Preocupado com a situação, o Cofen decidiu ele próprio abrir um chamamento público para a compra de máscaras de proteção do modelo N95. “Serão R$ 10 milhões para essa compra, mas não sabemos quantas unidades poderemos comprar porque o preço está aumentando”, conta Almeida.

“Temos medo de nos contaminar e levar o vírus para a nossa família. As equipes estão assustadas”, desabafa Natália.

Ministério da Saúde e rede privada tentam reforçar equipes

Preocupados com uma possível carência de profissionais de saúde durante o pico do surto de covid-19 no País, o Ministério da Saúde e a rede privada iniciaram ações para tentar reforçar suas equipes. Entre as estratégias estão, além de contratações extras, a renovação de contratos do Mais Médicos e até convocação de voluntários.

Hospital de campanha que está sendo construído no estádio do Pacaembu Foto: Nilton Fukuda / Estadão

O governo federal já havia anunciado no início de março a abertura de edital extra do Mais Médicos para a contratação de 5,8 mil profissionais. Na última semana, decidiu ainda renovar o contrato de médicos formados no exterior que seriam desligados do programa em abril e divulgou edital para a contratação de cubanos.
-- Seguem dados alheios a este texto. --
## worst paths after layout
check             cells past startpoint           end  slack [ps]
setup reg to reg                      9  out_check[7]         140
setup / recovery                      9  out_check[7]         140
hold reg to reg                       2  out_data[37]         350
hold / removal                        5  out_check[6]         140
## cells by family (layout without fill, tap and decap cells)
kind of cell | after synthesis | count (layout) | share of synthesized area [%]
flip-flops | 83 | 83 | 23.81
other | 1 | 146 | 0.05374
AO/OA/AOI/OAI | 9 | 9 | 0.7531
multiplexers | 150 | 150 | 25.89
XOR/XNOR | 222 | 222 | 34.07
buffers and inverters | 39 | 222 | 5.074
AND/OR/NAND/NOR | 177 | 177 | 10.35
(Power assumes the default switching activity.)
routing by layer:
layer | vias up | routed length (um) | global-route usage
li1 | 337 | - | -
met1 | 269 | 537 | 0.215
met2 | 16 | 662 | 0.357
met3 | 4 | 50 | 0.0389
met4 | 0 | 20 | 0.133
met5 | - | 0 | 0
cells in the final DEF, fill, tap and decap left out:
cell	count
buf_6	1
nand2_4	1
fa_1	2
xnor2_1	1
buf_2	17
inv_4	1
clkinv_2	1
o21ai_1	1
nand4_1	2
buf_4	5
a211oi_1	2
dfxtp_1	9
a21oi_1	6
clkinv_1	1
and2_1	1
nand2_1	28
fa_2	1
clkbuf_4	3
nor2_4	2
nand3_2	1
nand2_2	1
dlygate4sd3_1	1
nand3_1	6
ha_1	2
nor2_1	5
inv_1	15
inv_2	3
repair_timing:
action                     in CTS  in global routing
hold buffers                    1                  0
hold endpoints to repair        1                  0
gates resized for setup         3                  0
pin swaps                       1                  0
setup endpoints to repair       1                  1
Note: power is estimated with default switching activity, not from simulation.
Na rede privada, vários hospitais abriram processo seletivo para a contratação de profissionais de diferentes formações. O Hospital Israelita Albert Einstein abriu 1,2 mil vagas temporárias por causa do surto de coronavírus. Há postos para enfermeiros, médicos, fisioterapeutas, nutricionistas, farmacêuticos, auxiliares de farmácia, psicólogos, técnicos de raio X, além de profissionais de apoio, como assistente de atendimento, cozinheiro, auxiliar de cozinha e camareiro.
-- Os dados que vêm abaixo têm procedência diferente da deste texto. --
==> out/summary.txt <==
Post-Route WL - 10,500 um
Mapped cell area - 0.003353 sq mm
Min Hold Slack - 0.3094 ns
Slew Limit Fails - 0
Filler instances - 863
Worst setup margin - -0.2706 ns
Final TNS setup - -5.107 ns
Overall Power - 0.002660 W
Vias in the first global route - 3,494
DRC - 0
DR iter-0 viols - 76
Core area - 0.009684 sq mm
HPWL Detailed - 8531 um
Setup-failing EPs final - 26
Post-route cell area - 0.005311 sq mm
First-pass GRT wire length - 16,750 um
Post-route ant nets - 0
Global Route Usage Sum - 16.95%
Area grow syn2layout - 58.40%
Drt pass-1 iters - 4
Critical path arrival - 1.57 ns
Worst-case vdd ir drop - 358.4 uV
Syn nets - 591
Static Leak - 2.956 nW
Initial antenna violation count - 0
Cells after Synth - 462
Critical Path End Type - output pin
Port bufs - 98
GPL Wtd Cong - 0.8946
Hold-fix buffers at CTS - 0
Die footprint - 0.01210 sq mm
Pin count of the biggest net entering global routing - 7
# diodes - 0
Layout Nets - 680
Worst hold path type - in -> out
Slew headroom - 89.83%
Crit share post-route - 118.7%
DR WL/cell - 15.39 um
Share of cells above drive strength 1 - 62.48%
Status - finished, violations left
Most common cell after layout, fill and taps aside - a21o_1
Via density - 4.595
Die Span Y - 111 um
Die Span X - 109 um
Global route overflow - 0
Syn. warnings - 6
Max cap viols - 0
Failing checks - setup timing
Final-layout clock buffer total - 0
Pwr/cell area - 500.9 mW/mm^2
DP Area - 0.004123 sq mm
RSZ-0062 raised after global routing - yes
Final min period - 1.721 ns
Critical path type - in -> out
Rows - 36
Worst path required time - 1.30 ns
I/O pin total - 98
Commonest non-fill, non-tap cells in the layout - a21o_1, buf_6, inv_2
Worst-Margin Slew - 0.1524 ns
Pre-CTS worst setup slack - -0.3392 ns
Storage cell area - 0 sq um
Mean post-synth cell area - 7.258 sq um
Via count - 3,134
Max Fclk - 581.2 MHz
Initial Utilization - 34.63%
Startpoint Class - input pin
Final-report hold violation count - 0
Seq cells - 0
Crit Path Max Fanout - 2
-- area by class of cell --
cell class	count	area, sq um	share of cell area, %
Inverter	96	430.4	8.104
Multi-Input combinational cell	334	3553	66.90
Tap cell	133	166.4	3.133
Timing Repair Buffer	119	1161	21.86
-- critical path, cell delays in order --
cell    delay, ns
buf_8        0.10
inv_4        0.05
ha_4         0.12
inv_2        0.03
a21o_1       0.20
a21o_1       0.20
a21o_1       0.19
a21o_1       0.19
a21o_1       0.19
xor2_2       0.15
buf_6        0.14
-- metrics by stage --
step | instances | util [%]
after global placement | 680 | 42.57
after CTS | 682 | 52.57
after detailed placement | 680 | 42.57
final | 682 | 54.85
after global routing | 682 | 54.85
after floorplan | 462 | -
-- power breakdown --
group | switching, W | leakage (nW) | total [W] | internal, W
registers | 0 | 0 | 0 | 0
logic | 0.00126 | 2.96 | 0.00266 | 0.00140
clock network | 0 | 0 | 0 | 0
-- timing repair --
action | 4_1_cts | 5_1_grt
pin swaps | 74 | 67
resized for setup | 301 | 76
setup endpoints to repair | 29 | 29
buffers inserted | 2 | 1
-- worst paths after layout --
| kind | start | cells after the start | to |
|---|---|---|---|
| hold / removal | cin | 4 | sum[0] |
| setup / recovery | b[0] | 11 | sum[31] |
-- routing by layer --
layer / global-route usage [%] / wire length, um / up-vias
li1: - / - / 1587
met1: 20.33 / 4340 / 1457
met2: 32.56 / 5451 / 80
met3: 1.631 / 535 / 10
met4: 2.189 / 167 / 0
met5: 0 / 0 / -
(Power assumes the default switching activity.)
Além de reforçar a equipe de seus próprios hospitais, o Einstein tenta montar o time de funcionários que atuarão no hospital de campanha montado pela Prefeitura no Pacaembu. A unidade será gerida pela organização social do Einstein. A Associação Paulista para o Desenvolvimento da Medicina (SPDM) será responsável pela administração do hospital de campanha do Anhembi e abriu 1,2 mil vagas de trabalho.
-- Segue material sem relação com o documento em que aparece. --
`src/rtl/pio_xfer_pkg.sv`:
```
`timescale 1ns/1ps
package pio_xfer_pkg;
    // phase code bits that separate data-out from the other phases
    localparam logic [2:0] PHASE_DIR_MASK = 3'b110;

    function automatic logic phase_is_data_out(input logic [2:0] ph);
        return (ph & PHASE_DIR_MASK) == 3'b000;
    endfunction
endpackage

```
`src/rtl/pio_fifo_core.sv`:
```
`timescale 1ns/1ps
module pio_fifo_core #(
    parameter int DW    = 8,
    parameter int DEPTH = 16
) (
    input  logic                       clk,
    input  logic                       rst_n,
    input  logic                       push,
    input  logic [DW-1:0]              push_data,
    input  logic                       pop,
    input  logic                       data_out_phase,
    output logic [DW-1:0]              pop_data,
    output logic                       pop_irq,
    output logic [$clog2(DEPTH):0]     level
);
    localparam int AW = $clog2(DEPTH);
    localparam int CW = AW + 1;
    localparam logic [CW-1:0] STOP_MARK = CW'(DEPTH - 1);

    typedef struct packed {
        logic [AW-1:0] rptr;
        logic [AW-1:0] wptr;
        logic [CW-1:0] cnt;
        logic [DW-1:0] dout;
        logic          irq;
    } fifo_st_t;

    fifo_st_t st_d, st_q;
    logic [DW-1:0] mem_q [DEPTH];
    logic push_ok, pop_ok;

    always_comb begin
        st_d    = st_q;
        push_ok = push && (st_q.cnt != STOP_MARK);
        pop_ok  = pop && (st_q.cnt != '0);
        st_d.irq = pop_ok;
        if (pop_ok) begin
            if (data_out_phase) begin
                st_d.dout = '0;
            end else begin
                st_d.dout = mem_q[st_q.rptr];
                st_d.rptr = st_q.rptr + AW'(1);
            end
        end
        if (push_ok) begin
            st_d.wptr = st_q.wptr + AW'(1);
        end
        st_d.cnt = st_q.cnt + CW'(push_ok) - CW'(pop_ok);
        if (st_d.cnt == '0) begin
            st_d.rptr = '0;
            st_d.wptr = '0;
        end
    end

    always_ff @(posedge clk) begin
        if (!rst_n) begin
            st_q <= '0;
        end else begin
            st_q <= st_d;
        end
    end

    always_ff @(posedge clk) begin
        if (push_ok) begin
            mem_q[st_q.wptr] <= push_data;
        end
    end

    assign pop_data = st_q.dout;
    assign pop_irq  = st_q.irq;
    assign level    = st_q.cnt;

    AST_LEVEL_CAP: assert property (@(posedge clk) disable iff (!rst_n)
        level <= STOP_MARK);
    AST_DROP_AT_CAP: assert property (@(posedge clk) disable iff (!rst_n)
        (push && !pop && level == STOP_MARK) |=> (level == STOP_MARK));
    AST_POP_PULSE: assert property (@(posedge clk) disable iff (!rst_n)
        (pop && level != '0) |=> pop_irq);
    AST_EMPTY_POP: assert property (@(posedge clk) disable iff (!rst_n)
        (pop && !push && level == '0) |=> ($stable(pop_data) && !pop_irq && level == '0));
    AST_BOTH_SIDES: assert property (@(posedge clk) disable iff (!rst_n)
        (push && pop && level != '0 && level != STOP_MARK) |=> $stable(level));
    AST_REWIND: assert property (@(posedge clk) disable iff (!rst_n)
        (level == '0) |-> (st_q.rptr == '0 && st_q.wptr == '0));
endmodule

```
`src/rtl/xfer_len_calc.sv`:
```
`timescale 1ns/1ps
module xfer_len_calc #(
    parameter int TCW = 16,
    parameter int SZW = 18,
    parameter int CAP = 32
) (
    input  logic                  cmd_mode,
    input  logic [TCW-1:0]        tc,
    input  logic signed [SZW-1:0] pend,
    output logic [TCW:0]          len
);
    localparam int MW = (TCW + 1 > SZW) ? TCW + 1 : SZW;

    logic [TCW:0]   full_len;
    logic [SZW-1:0] mag;
    logic [MW-1:0]  limit;

    always_comb begin
        full_len = (tc == '0) ? {1'b1, {TCW{1'b0}}} : {1'b0, tc};
        mag      = pend[SZW-1] ? $unsigned(-pend) : $unsigned(pend);
        limit    = cmd_mode ? MW'(CAP) : MW'(mag);
        len      = (MW'(full_len) < limit) ? full_len : limit[TCW:0];
    end
endmodule

```
`src/rtl/xfer_remain.sv`:
```
`timescale 1ns/1ps
module xfer_remain #(
    parameter int LW = 17
) (
    input  logic          clk,
    input  logic          rst_n,
    input  logic          load,
    input  logic [LW-1:0] load_val,
    input  logic          beat,
    output logic [LW-1:0] len_out,
    output logic [LW-1:0] left_out
);
    typedef struct packed {
        logic [LW-1:0] len;
        logic [LW-1:0] left;
    } rem_st_t;

    rem_st_t st_d, st_q;

    always_comb begin
        st_d = st_q;
        if (load) begin
            st_d.len  = load_val;
            st_d.left = load_val;
        end else if (beat && st_q.left != '0) begin
            st_d.left = st_q.left - LW'(1);
        end
    end

    always_ff @(posedge clk) begin
        if (!rst_n) begin
            st_q <= '0;
        end else begin
            st_q <= st_d;
        end
    end

    assign len_out  = st_q.len;
    assign left_out = st_q.left;

    AST_LEFT_BOUND: assert property (@(posedge clk) disable iff (!rst_n)
        left_out <= len_out);
    AST_LEFT_STEP: assert property (@(posedge clk) disable iff (!rst_n)
        (beat && !load && left_out != '0) |=> (left_out == $past(left_out) - LW'(1)));
    AST_LEN_HOLD: assert property (@(posedge clk) disable iff (!rst_n)
        !load |=> $stable(len_out));
endmodule

```
`src/rtl/pio_fifo_xfer.sv`:
```
`timescale 1ns/1ps
module pio_fifo_xfer
    import pio_xfer_pkg::*;
#(
    parameter int DW    = 8,
    parameter int DEPTH = 16,
    parameter int CAP   = 32,
    parameter int SZW   = 18
) (
    input  logic                  clk,
    input  logic                  rst_n,
    input  logic                  push_en,
    input  logic [DW-1:0]         push_data,
    input  logic                  pop_en,
    input  logic [2:0]            xfer_phase,
    output logic [DW-1:0]         pop_data,
    output logic                  pop_irq,
    output logic [$clog2(DEPTH):0] fill_level,
    input  logic                  cnt_wr_lo,
    input  logic                  cnt_wr_hi,
    input  logic [DW-1:0]         cnt_wdata,
    input  logic                  cmd_valid,
    input  logic                  cmd_dma,
    input  logic                  cmd_ti,
    input  logic                  cmd_mode,
    input  logic signed [SZW-1:0] pend_size,
    input  logic                  xfer_beat,
    output logic [2*DW-1:0]       tc_shadow,
    output logic [2*DW:0]         xfer_len,
    output logic [2*DW:0]         xfer_left
);
    localparam int TCW = 2 * DW;
    localparam int LW  = TCW + 1;

    typedef struct packed {
        logic [DW-1:0] wlo;
        logic [DW-1:0] whi;
        logic [DW-1:0] slo;
        logic [DW-1:0] shi;
    } cnt_st_t;

    cnt_st_t cnt_d, cnt_q;
    logic [TCW-1:0] tc_eff;
    logic [LW-1:0]  len_calc;
    logic           copy_now;

    always_comb begin
        cnt_d    = cnt_q;
        copy_now = cmd_valid && cmd_dma;
        if (cnt_wr_lo) cnt_d.wlo = cnt_wdata;
        if (cnt_wr_hi) cnt_d.whi = cnt_wdata;
        if (copy_now) begin
            cnt_d.slo = cnt_q.wlo;
            cnt_d.shi = cnt_q.whi;
        end
        tc_eff = copy_now ? {cnt_q.whi, cnt_q.wlo} : {cnt_q.shi, cnt_q.slo};
    end

    always_ff @(posedge clk) begin
        if (!rst_n) begin
            cnt_q <= '0;
        end else begin
            cnt_q <= cnt_d;
        end
    end

    assign tc_shadow = {cnt_q.shi, cnt_q.slo};

    pio_fifo_core #(.DW(DW), .DEPTH(DEPTH)) u_fifo (
        .clk            (clk),
        .rst_n          (rst_n),
        .push           (push_en),
        .push_data      (push_data),
        .pop            (pop_en),
        .data_out_phase (phase_is_data_out(xfer_phase)),
        .pop_data       (pop_data),
        .pop_irq        (pop_irq),
        .level          (fill_level)
    );

    xfer_len_calc #(.TCW(TCW), .SZW(SZW), .CAP(CAP)) u_len (
        .cmd_mode (cmd_mode),
        .tc       (tc_eff),
        .pend     (pend_size),
        .len      (len_calc)
    );

    xfer_remain #(.LW(LW)) u_rem (
        .clk      (clk),
        .rst_n    (rst_n),
        .load     (cmd_valid && cmd_ti),
        .load_val (len_calc),
        .beat     (xfer_beat),
        .len_out  (xfer_len),
        .left_out (xfer_left)
    );

    AST_SHADOW_HOLD: assert property (@(posedge clk) disable iff (!rst_n)
        !(cmd_valid && cmd_dma) |=> $stable(tc_shadow));
    AST_LOAD_FULL: assert property (@(posedge clk) disable iff (!rst_n)
        (cmd_valid && cmd_ti) |=> (xfer_left == xfer_len));
    AST_MODE_CAP: assert property (@(posedge clk) disable iff (!rst_n)
        (cmd_valid && cmd_ti && cmd_mode) |=> (xfer_len <= LW'(CAP)));
endmodule

```
`config.mk`:
```
export PLATFORM = sky130hd
export DESIGN_NAME = pio_fifo_xfer
export DESIGN_NICKNAME = d
export VERILOG_FILES = /design/src/rtl/pio_xfer_pkg.sv /design/src/rtl/pio_fifo_core.sv /design/src/rtl/xfer_len_calc.sv /design/src/rtl/xfer_remain.sv /design/src/rtl/pio_fifo_xfer.sv
export SDC_FILE = /design/constraint.sdc
export NUM_CORES = 1
export LEC_CHECK = 0
export ABC_CLOCK_PERIOD_IN_PS = 5500
export BUFFER_PORTS_ARGS = -buffer_cell sky130_fd_sc_hd__buf_2
export CAP_MARGIN = 15
export CORE_MARGIN = 1.5
export CORE_UTILIZATION = 59
export CTS_CLUSTER_SIZE = 30
export DETAILED_ROUTE_END_ITERATION = 12
export GPL_TIMING_DRIVEN = 0
export PLACE_DENSITY = 0.78
export SLEW_MARGIN = 10
export SYNTH_ARGS = -nofsm -noshare
export SYNTH_HDL_FRONTEND = slang
export SYNTH_HIERARCHICAL = 1
export SYNTH_SLANG_ARGS = --single-unit
```
`constraint.sdc`:
```
create_clock -name clk -period 5.5 [get_ports clk]
set_input_delay 1.375 -clock clk [delete_from_list [all_inputs] [get_ports clk]]
set_output_delay 1.375 -clock clk [all_outputs]
set_load 0.01 [all_outputs]
```
# After elaboration in Yosys (flattened, before gate mapping)
# Memory sizes are Yosys's and may differ from the RTL's. A register that Yosys moved wholly into a read port is not among the register bits.
# Index checks and enable logic that the tools add are counted.
# word_totals
ff_bits,88
mem_bits_rw,128
input_bits,48
output_inout_bits,64
elab_cells,47
n_memories,1
# op_classes
add_sub_neg,6
order_cmp,1
eq_ne,1
n_mux,12
bitwise,2
reduce_logical,13
# memory_table
memory,words,word_bits,read_ports,rd_clocked_by_memory_dff,write_ports,line,rtl
u_fifo.mem_q,16,8,1,1,1,pio_fifo_core.sv:29,logic [DW-1:0] mem_q [DEPTH];
# op_table
cell,count
17-bit two-way mux,4
18-bit two-way mux,2
17-bit by 18-bit less-than comparator with 1-bit output,1
18-bit negator,1
17-bit nonzero test,1
"17-bit by 1-bit subtractor with 17-bit output, second input constant",1
16-bit logical NOT,1
16-bit two-way mux,1
"4-bit by 1-bit adder with 4-bit output, second input constant",2
4-bit two-way mux,2
8-bit two-way mux,1
5-bit by 1-bit adder with 5-bit output,1
1-bit logical AND,5
5-bit logical NOT,1
"5-bit by 4-bit != test with 1-bit output, second input constant",1
5-bit nonzero test,1
5-bit by 1-bit subtractor with 5-bit output,1
3-bit logical NOT,1
1-bit two-way mux,2
1-bit inverter,2
2-bit AND reduction,1
2-bit nonzero test,1
2-bit OR reduction,1

# Longest topological paths before layout
# depth
ltp_word,7
ltp_mapped,17
ltp_nobuf,15

# Modules after synthesis
# The synthesis kept the hierarchy.
# modules_own_cells
mod,n_inst,cells_each,area_per_inst_um2,seq_area_each_um2
pio_fifo_core,1,342,6294.8,4364.2
xfer_remain,1,185,1599.0,680.7
pio_fifo_xfer,1,162,1560.2,640.6
xfer_len_calc,1,167,1223.7,0.0

# Worst setup path after synthesis
# Ideal clock, no wire load.
# synth_timing
kind,input-to-reg
from,input port pend_size[4]
to,register u_rem.st_q (netlist bit u_rem/left_out[8])
setup_ps,91
arrival_time_ps,4669
required_time_ps,5409
setup_slack_ps,740
path_stages,15
path_buffers,3
path_cell_list,buf_2 -> or4b_1 -> buf_2 -> o41ai_1 -> xnor2_1 -> nand2b_1 -> ha_1 -> nand4_1 -> or4_1 -> o2111ai_1 -> o2bb2ai_4 -> buf_6 -> mux2i_1 -> nor2_1 -> a311oi_1
# synth_via
elab_chain_cells,6
# synth_rtl
item,line,rtl
"start, declared",pio_fifo_xfer.sv:26,"input logic signed [SZW-1:0] pend_size,"
18-bit negator,xfer_len_calc.sv:20,mag = pend[SZW-1] ? $unsigned(-pend) : $unsigned(pend);
18-bit two-way mux (*),xfer_len_calc.sv:20,
18-bit two-way mux (*),xfer_len_calc.sv:21,limit = cmd_mode ? MW'(CAP) : MW'(mag);
17-bit by 18-bit less-than comparator with 1-bit output,xfer_len_calc.sv:22,len = (MW'(full_len) < limit) ? full_len : limit[TCW:0];
17-bit two-way mux (*),xfer_len_calc.sv:22,
net len_calc[8],pio_fifo_xfer.sv:44,logic [LW-1:0] len_calc;
17-bit two-way mux (*),xfer_remain.sv:22,if (load) begin
"end signal, assigned",xfer_remain.sv:34,st_q <= st_d;
"end, declared",xfer_remain.sv:18,"rem_st_t st_d, st_q;"
# Mark *: on every way through the listed nets, which the timed path passes. The rest lies on a longest branch.
# A chain may end at the register's enable or synchronous reset.

# Final worst setup path
# layout_timing
from,input port pend_size[0]
to,register u_rem.st_q (netlist bit u_rem/left_out[8])
# The elaborated chain is that of the path after synthesis.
A Prevent Senior já contratou 400 profissionais extras por causa da epidemia e abrirá mil novas vagas. A operadora, focada no público idoso e com vários casos confirmados da covid-19, tem dois hospitais dedicados exclusivamente ao atendimento de pacientes contaminados pelo coronavírus.

O Sírio-Libanês abriu cem novas vagas. O Hospital Alemão Oswaldo Cruz já contratou 200 novos profissionais e está em processo seletivo para a admissão de mais 150. O A.C. Camargo Cancer Center também anunciou a contratação de 130 novos profissionais para o período de crise, a maioria técnicos de enfermagem.

Com o aumento de admissões, o Conselho Regional de Enfermagem de São Paulo (Coren-SP) viu o número de interessados em emitir o registro profissional triplicar na última semana. Em apenas três dias, 676 profissionais deram entrada no pedido.

Até médicos voluntários estão sendo convocados. No Hospital São Paulo, da Unifesp, a ajuda está sendo solicitada para cumprir os plantões noturnos e de fins de semana. O Einstein também fez um cadastro de voluntários diante da procura de profissionais interessados em colaborar: até ontem, 2 mil médicos e outros 1,7 mil profissionais de saúde já haviam se cadastrado.